● PROMPT: Repeat each entry verbatim.

● GIVEN INFORMATION:
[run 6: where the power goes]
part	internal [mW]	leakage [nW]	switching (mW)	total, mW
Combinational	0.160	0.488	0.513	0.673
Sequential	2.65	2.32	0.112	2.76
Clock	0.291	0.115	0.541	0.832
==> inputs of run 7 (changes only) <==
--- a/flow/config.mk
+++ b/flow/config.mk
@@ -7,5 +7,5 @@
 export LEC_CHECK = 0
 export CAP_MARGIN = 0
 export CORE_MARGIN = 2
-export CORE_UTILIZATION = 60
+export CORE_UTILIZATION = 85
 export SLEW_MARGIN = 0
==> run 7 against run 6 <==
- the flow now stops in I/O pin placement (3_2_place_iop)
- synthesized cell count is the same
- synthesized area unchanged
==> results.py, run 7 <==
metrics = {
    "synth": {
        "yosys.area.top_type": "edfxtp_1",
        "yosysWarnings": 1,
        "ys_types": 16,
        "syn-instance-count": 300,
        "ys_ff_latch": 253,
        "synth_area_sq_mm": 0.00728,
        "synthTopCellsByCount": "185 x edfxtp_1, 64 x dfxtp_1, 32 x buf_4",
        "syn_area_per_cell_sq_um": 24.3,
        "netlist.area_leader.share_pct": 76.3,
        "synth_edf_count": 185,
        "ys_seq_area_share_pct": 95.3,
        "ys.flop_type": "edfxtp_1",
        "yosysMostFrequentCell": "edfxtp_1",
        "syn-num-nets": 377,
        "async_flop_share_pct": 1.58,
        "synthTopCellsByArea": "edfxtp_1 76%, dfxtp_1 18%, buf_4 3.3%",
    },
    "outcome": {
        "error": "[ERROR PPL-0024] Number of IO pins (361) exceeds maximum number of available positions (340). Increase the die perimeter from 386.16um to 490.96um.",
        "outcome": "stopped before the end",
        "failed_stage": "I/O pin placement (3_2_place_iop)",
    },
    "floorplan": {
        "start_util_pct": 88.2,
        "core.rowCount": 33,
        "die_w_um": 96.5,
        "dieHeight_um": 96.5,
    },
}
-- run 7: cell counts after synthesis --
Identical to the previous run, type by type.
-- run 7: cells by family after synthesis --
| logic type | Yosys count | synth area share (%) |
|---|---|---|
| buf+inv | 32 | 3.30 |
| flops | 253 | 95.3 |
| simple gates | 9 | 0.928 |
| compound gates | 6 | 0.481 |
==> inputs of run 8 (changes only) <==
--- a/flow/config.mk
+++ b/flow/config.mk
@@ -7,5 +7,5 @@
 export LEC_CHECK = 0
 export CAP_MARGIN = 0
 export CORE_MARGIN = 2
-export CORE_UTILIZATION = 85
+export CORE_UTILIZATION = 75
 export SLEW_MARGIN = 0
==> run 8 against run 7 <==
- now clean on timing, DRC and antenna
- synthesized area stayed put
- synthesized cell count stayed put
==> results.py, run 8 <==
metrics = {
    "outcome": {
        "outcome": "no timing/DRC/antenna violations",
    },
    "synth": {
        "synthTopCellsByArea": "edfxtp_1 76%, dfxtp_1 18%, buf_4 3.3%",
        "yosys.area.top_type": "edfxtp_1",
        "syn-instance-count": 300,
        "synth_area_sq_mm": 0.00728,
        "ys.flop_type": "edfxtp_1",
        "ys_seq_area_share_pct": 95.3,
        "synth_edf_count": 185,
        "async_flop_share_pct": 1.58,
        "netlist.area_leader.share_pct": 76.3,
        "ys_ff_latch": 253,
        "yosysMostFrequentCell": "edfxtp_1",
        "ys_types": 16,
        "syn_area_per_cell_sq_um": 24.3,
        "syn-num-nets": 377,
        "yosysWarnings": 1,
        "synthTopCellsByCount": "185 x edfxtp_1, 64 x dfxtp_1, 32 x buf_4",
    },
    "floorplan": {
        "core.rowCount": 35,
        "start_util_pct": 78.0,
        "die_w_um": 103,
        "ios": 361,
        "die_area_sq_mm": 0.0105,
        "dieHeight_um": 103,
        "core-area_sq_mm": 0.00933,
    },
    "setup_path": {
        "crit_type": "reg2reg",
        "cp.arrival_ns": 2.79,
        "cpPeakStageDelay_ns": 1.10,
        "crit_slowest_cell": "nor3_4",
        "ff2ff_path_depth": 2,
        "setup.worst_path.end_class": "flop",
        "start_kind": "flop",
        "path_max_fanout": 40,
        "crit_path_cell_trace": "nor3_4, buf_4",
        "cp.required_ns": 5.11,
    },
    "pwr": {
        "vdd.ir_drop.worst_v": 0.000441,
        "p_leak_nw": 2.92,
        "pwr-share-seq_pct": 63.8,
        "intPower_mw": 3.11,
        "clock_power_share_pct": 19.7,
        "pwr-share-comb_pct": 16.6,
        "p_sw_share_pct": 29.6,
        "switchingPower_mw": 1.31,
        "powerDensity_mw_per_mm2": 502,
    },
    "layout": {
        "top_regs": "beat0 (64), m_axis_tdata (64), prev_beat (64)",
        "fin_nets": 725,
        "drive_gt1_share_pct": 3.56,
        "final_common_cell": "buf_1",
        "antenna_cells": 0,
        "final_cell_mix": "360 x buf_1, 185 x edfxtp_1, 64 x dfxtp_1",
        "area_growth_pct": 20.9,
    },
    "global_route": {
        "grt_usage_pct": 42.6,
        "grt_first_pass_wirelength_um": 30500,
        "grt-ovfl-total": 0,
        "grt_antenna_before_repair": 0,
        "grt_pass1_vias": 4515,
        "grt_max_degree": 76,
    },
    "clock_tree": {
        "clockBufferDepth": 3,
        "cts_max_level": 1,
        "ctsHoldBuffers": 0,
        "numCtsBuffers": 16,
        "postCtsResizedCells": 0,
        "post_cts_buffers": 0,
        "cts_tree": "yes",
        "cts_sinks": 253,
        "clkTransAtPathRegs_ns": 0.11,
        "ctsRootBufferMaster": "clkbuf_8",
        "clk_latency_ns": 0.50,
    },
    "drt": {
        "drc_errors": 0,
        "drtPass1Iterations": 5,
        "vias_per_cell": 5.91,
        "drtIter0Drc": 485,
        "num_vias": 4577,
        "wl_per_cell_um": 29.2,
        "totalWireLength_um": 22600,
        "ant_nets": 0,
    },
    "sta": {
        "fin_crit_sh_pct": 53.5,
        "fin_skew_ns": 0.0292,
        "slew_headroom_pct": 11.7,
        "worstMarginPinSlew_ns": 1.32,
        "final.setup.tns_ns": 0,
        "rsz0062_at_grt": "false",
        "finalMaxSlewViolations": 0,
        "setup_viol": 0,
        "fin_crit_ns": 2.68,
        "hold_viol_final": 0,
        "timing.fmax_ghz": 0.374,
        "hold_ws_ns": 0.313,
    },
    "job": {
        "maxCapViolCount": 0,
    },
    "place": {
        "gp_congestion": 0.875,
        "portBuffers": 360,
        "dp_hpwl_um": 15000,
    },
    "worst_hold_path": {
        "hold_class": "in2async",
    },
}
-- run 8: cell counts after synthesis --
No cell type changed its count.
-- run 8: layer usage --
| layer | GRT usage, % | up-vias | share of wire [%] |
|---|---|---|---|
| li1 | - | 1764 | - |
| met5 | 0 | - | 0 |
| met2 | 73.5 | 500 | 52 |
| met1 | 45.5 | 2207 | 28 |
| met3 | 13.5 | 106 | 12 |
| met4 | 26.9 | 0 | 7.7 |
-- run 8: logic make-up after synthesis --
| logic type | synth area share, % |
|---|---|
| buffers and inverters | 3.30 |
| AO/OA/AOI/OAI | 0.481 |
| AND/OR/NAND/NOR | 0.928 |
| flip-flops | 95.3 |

● RESPONSE AREA:
[run 6: where the power goes]
part	internal [mW]	leakage [nW]	switching (mW)	total, mW
Combinational	0.160	0.488	0.513	0.673
Sequential	2.65	2.32	0.112	2.76
Clock	0.291	0.115	0.541	0.832
==> inputs of run 7 (changes only) <==
--- a/flow/config.mk
+++ b/flow/config.mk
@@ -7,5 +7,5 @@
 export LEC_CHECK = 0
 export CAP_MARGIN = 0
 export CORE_MARGIN = 2
-export CORE_UTILIZATION = 60
+export CORE_UTILIZATION = 85
 export SLEW_MARGIN = 0
==> run 7 against run 6 <==
- the flow now stops in I/O pin placement (3_2_place_iop)
- synthesized cell count is the same
- synthesized area unchanged
==> results.py, run 7 <==
metrics = {
    "synth": {
        "yosys.area.top_type": "edfxtp_1",
        "yosysWarnings": 1,
        "ys_types": 16,
        "syn-instance-count": 300,
        "ys_ff_latch": 253,
        "synth_area_sq_mm": 0.00728,
        "synthTopCellsByCount": "185 x edfxtp_1, 64 x dfxtp_1, 32 x buf_4",
        "syn_area_per_cell_sq_um": 24.3,
        "netlist.area_leader.share_pct": 76.3,
        "synth_edf_count": 185,
        "ys_seq_area_share_pct": 95.3,
        "ys.flop_type": "edfxtp_1",
        "yosysMostFrequentCell": "edfxtp_1",
        "syn-num-nets": 377,
        "async_flop_share_pct": 1.58,
        "synthTopCellsByArea": "edfxtp_1 76%, dfxtp_1 18%, buf_4 3.3%",
    },
    "outcome": {
        "error": "[ERROR PPL-0024] Number of IO pins (361) exceeds maximum number of available positions (340). Increase the die perimeter from 386.16um to 490.96um.",
        "outcome": "stopped before the end",
        "failed_stage": "I/O pin placement (3_2_place_iop)",
    },
    "floorplan": {
        "start_util_pct": 88.2,
        "core.rowCount": 33,
        "die_w_um": 96.5,
        "dieHeight_um": 96.5,
    },
}
-- run 7: cell counts after synthesis --
Identical to the previous run, type by type.
-- run 7: cells by family after synthesis --
| logic type | Yosys count | synth area share (%) |
|---|---|---|
| buf+inv | 32 | 3.30 |
| flops | 253 | 95.3 |
| simple gates | 9 | 0.928 |
| compound gates | 6 | 0.481 |
==> inputs of run 8 (changes only) <==
--- a/flow/config.mk
+++ b/flow/config.mk
@@ -7,5 +7,5 @@
 export LEC_CHECK = 0
 export CAP_MARGIN = 0
 export CORE_MARGIN = 2
-export CORE_UTILIZATION = 85
+export CORE_UTILIZATION = 75
 export SLEW_MARGIN = 0
==> run 8 against run 7 <==
- now clean on timing, DRC and antenna
- synthesized area stayed put
- synthesized cell count stayed put
==> results.py, run 8 <==
metrics = {
    "outcome": {
        "outcome": "no timing/DRC/antenna violations",
    },
    "synth": {
        "synthTopCellsByArea": "edfxtp_1 76%, dfxtp_1 18%, buf_4 3.3%",
        "yosys.area.top_type": "edfxtp_1",
        "syn-instance-count": 300,
        "synth_area_sq_mm": 0.00728,
        "ys.flop_type": "edfxtp_1",
        "ys_seq_area_share_pct": 95.3,
        "synth_edf_count": 185,
        "async_flop_share_pct": 1.58,
        "netlist.area_leader.share_pct": 76.3,
        "ys_ff_latch": 253,
        "yosysMostFrequentCell": "edfxtp_1",
        "ys_types": 16,
        "syn_area_per_cell_sq_um": 24.3,
        "syn-num-nets": 377,
        "yosysWarnings": 1,
        "synthTopCellsByCount": "185 x edfxtp_1, 64 x dfxtp_1, 32 x buf_4",
    },
    "floorplan": {
        "core.rowCount": 35,
        "start_util_pct": 78.0,
        "die_w_um": 103,
        "ios": 361,
        "die_area_sq_mm": 0.0105,
        "dieHeight_um": 103,
        "core-area_sq_mm": 0.00933,
    },
    "setup_path": {
        "crit_type": "reg2reg",
        "cp.arrival_ns": 2.79,
        "cpPeakStageDelay_ns": 1.10,
        "crit_slowest_cell": "nor3_4",
        "ff2ff_path_depth": 2,
        "setup.worst_path.end_class": "flop",
        "start_kind": "flop",
        "path_max_fanout": 40,
        "crit_path_cell_trace": "nor3_4, buf_4",
        "cp.required_ns": 5.11,
    },
    "pwr": {
        "vdd.ir_drop.worst_v": 0.000441,
        "p_leak_nw": 2.92,
        "pwr-share-seq_pct": 63.8,
        "intPower_mw": 3.11,
        "clock_power_share_pct": 19.7,
        "pwr-share-comb_pct": 16.6,
        "p_sw_share_pct": 29.6,
        "switchingPower_mw": 1.31,
        "powerDensity_mw_per_mm2": 502,
    },
    "layout": {
        "top_regs": "beat0 (64), m_axis_tdata (64), prev_beat (64)",
        "fin_nets": 725,
        "drive_gt1_share_pct": 3.56,
        "final_common_cell": "buf_1",
        "antenna_cells": 0,
        "final_cell_mix": "360 x buf_1, 185 x edfxtp_1, 64 x dfxtp_1",
        "area_growth_pct": 20.9,
    },
    "global_route": {
        "grt_usage_pct": 42.6,
        "grt_first_pass_wirelength_um": 30500,
        "grt-ovfl-total": 0,
        "grt_antenna_before_repair": 0,
        "grt_pass1_vias": 4515,
        "grt_max_degree": 76,
    },
    "clock_tree": {
        "clockBufferDepth": 3,
        "cts_max_level": 1,
        "ctsHoldBuffers": 0,
        "numCtsBuffers": 16,
        "postCtsResizedCells": 0,
        "post_cts_buffers": 0,
        "cts_tree": "yes",
        "cts_sinks": 253,
        "clkTransAtPathRegs_ns": 0.11,
        "ctsRootBufferMaster": "clkbuf_8",
        "clk_latency_ns": 0.50,
    },
    "drt": {
        "drc_errors": 0,
        "drtPass1Iterations": 5,
        "vias_per_cell": 5.91,
        "drtIter0Drc": 485,
        "num_vias": 4577,
        "wl_per_cell_um": 29.2,
        "totalWireLength_um": 22600,
        "ant_nets": 0,
    },
    "sta": {
        "fin_crit_sh_pct": 53.5,
        "fin_skew_ns": 0.0292,
        "slew_headroom_pct": 11.7,
        "worstMarginPinSlew_ns": 1.32,
        "final.setup.tns_ns": 0,
        "rsz0062_at_grt": "false",
        "finalMaxSlewViolations": 0,
        "setup_viol": 0,
        "fin_crit_ns": 2.68,
        "hold_viol_final": 0,
        "timing.fmax_ghz": 0.374,
        "hold_ws_ns": 0.313,
    },
    "job": {
        "maxCapViolCount": 0,
    },
    "place": {
        "gp_congestion": 0.875,
        "portBuffers": 360,
        "dp_hpwl_um": 15000,
    },
    "worst_hold_path": {
        "hold_class": "in2async",
    },
}
-- run 8: cell counts after synthesis --
No cell type changed its count.
-- run 8: layer usage --
| layer | GRT usage, % | up-vias | share of wire [%] |
|---|---|---|---|
| li1 | - | 1764 | - |
| met5 | 0 | - | 0 |
| met2 | 73.5 | 500 | 52 |
| met1 | 45.5 | 2207 | 28 |
| met3 | 13.5 | 106 | 12 |
| met4 | 26.9 | 0 | 7.7 |
-- run 8: logic make-up after synthesis --
| logic type | synth area share, % |
|---|---|
| buffers and inverters | 3.30 |
| AO/OA/AOI/OAI | 0.481 |
| AND/OR/NAND/NOR | 0.928 |
| flip-flops | 95.3 |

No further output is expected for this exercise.